Limitations and Future Work
- Scope Limitation: All experiments are limited to math word problems with short, numeric answers.
- Logit Access: Method assumes access to unnormalized logits at each decoding step, which may not always be viable in locked-inference settings.
- Generality: Application to long-form, non-numeric, or tool-augmented output scenarios is not addressed.
- Theoretical Guarantees: No formal guarantee that entropy/logit plateau aligns with reasoning completion.
Potential extensions involve evaluating LEASH on open-domain or multi-modal tasks, incorporating adaptive parameterization, and formalizing stopping guarantees in probabilistic terms.
Conclusion
LEASH presents a pragmatic, training-free approach for reducing the computational cost of chain-of-thought generation in LLMs via intrinsic, windowed measures of entropy and logit margin.

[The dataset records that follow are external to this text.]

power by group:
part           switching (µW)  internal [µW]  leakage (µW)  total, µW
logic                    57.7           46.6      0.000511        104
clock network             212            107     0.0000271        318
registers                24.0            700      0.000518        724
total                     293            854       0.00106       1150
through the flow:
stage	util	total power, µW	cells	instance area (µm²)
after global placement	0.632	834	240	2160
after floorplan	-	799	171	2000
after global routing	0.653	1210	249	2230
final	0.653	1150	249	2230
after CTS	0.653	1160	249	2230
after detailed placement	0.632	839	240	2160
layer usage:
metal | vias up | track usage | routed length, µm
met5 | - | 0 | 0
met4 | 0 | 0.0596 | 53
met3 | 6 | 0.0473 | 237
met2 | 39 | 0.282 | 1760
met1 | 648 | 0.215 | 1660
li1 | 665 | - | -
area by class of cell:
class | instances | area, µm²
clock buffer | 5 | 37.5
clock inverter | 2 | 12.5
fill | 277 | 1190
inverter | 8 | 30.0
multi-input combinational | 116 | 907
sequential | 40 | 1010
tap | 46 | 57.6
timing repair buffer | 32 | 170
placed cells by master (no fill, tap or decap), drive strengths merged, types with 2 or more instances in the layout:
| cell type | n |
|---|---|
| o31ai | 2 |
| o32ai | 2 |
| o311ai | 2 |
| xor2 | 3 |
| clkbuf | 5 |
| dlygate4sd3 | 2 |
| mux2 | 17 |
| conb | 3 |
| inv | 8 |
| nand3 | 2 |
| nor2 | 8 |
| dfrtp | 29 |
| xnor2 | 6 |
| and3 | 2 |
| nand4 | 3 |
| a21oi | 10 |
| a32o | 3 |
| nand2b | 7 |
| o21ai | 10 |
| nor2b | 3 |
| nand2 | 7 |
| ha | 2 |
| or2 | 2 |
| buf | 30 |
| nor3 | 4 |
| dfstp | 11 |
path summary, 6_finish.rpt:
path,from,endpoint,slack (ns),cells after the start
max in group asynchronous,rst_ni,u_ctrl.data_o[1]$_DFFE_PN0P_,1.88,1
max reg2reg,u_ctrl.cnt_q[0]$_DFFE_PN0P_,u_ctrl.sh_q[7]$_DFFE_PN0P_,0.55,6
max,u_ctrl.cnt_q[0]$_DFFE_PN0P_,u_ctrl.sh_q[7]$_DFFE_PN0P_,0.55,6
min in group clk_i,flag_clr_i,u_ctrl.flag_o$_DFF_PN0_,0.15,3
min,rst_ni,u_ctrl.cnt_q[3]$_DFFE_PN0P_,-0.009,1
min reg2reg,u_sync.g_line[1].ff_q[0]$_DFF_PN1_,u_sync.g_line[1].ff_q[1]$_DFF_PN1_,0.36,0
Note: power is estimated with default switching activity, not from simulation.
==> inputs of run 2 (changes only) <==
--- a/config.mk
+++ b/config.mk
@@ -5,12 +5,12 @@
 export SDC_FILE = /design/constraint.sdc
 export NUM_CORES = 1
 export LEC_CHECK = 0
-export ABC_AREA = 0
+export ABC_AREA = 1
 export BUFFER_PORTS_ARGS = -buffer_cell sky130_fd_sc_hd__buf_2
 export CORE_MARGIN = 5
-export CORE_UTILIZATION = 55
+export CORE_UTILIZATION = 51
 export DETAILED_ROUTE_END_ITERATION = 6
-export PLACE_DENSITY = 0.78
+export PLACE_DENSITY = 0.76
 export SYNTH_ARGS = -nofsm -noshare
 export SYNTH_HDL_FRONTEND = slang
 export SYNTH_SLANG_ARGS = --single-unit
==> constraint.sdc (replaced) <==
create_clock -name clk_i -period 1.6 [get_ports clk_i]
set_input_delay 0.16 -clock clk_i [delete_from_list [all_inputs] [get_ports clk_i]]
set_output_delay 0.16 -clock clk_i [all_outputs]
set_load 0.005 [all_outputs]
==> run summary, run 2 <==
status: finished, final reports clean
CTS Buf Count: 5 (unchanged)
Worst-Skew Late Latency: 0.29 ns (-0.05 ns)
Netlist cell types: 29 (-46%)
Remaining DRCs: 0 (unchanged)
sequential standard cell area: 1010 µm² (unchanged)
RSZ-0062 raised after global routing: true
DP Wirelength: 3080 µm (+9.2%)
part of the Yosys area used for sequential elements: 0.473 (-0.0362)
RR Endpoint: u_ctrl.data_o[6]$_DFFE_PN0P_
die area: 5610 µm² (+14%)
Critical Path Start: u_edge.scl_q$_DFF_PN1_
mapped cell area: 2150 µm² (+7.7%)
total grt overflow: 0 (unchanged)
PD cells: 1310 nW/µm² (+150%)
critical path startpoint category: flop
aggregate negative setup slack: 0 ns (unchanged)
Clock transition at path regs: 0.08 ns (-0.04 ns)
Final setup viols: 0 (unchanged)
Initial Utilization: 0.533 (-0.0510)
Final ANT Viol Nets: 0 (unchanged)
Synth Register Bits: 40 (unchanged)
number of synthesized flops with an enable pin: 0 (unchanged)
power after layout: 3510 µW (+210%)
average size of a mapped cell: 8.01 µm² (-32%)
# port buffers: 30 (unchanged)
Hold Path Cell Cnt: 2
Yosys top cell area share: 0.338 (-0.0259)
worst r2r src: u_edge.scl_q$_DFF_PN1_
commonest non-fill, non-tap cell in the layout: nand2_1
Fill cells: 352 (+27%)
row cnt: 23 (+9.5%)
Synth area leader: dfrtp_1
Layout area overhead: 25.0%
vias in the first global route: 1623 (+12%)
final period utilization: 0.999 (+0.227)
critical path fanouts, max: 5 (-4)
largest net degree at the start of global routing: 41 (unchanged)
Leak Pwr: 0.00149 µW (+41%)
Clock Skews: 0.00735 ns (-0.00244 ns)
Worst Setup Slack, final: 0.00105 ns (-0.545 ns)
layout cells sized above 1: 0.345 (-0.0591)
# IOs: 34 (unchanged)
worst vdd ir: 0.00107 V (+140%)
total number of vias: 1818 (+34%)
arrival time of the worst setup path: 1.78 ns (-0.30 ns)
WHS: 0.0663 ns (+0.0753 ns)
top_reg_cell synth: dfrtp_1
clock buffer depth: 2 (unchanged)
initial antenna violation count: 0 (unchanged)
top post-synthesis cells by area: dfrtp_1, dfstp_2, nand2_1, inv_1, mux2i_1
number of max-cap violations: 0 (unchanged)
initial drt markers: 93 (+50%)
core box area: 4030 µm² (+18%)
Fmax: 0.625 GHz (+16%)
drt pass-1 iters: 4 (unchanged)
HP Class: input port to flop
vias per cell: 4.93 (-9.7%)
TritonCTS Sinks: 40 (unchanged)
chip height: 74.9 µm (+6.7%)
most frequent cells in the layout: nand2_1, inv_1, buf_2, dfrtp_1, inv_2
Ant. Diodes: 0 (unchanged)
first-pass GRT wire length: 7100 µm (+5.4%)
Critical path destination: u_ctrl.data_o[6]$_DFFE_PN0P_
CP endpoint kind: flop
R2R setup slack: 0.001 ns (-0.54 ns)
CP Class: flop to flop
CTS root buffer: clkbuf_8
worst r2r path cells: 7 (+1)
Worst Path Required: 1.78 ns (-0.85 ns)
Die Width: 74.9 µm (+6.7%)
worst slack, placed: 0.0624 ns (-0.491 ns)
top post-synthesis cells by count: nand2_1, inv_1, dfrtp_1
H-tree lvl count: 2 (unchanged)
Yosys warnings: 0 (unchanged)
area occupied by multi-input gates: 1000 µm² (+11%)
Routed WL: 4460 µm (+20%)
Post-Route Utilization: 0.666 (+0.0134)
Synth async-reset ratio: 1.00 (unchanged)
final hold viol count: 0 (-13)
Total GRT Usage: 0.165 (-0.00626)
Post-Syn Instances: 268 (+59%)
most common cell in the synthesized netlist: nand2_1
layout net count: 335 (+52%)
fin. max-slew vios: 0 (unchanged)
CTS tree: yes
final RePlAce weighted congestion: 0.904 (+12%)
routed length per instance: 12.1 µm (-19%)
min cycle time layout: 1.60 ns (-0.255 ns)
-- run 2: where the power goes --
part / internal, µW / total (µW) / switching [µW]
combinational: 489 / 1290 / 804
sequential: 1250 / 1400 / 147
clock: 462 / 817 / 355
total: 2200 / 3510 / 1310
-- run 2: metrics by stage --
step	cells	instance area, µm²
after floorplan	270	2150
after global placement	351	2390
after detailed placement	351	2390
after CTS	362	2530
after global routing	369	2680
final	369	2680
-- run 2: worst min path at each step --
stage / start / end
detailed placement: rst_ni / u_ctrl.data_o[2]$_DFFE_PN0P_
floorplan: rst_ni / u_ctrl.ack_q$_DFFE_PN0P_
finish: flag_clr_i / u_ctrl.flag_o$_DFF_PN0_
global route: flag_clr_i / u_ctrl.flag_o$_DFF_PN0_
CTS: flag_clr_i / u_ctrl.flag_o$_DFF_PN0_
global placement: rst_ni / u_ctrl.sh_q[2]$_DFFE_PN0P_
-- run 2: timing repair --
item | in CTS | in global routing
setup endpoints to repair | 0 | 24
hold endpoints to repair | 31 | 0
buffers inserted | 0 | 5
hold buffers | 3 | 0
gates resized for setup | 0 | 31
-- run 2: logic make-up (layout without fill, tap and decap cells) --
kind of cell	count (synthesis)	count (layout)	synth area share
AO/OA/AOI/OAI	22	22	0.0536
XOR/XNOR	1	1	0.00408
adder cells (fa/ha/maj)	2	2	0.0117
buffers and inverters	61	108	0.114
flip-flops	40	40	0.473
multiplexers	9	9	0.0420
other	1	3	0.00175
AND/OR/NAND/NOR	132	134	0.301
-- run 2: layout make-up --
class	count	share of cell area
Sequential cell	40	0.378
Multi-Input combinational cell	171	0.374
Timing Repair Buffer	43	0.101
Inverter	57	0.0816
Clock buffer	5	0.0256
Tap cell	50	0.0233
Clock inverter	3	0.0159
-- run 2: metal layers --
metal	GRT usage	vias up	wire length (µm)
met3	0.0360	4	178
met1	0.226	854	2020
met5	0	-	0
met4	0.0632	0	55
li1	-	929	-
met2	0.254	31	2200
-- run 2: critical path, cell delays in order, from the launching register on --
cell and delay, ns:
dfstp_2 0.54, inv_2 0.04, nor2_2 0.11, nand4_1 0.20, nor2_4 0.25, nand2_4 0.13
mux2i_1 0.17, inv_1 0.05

The method affords substantial efficiency gains and remains robust and model-agnostic, offering a practical alternative to static or prompt-dependent rationale lengths. While the trade-off involves a measurable accuracy drop, this approach is valuable for cost/latency-sensitive deployment scenarios and serves as a foundation for future research into intrinsic stopping criteria for complex reasoning models.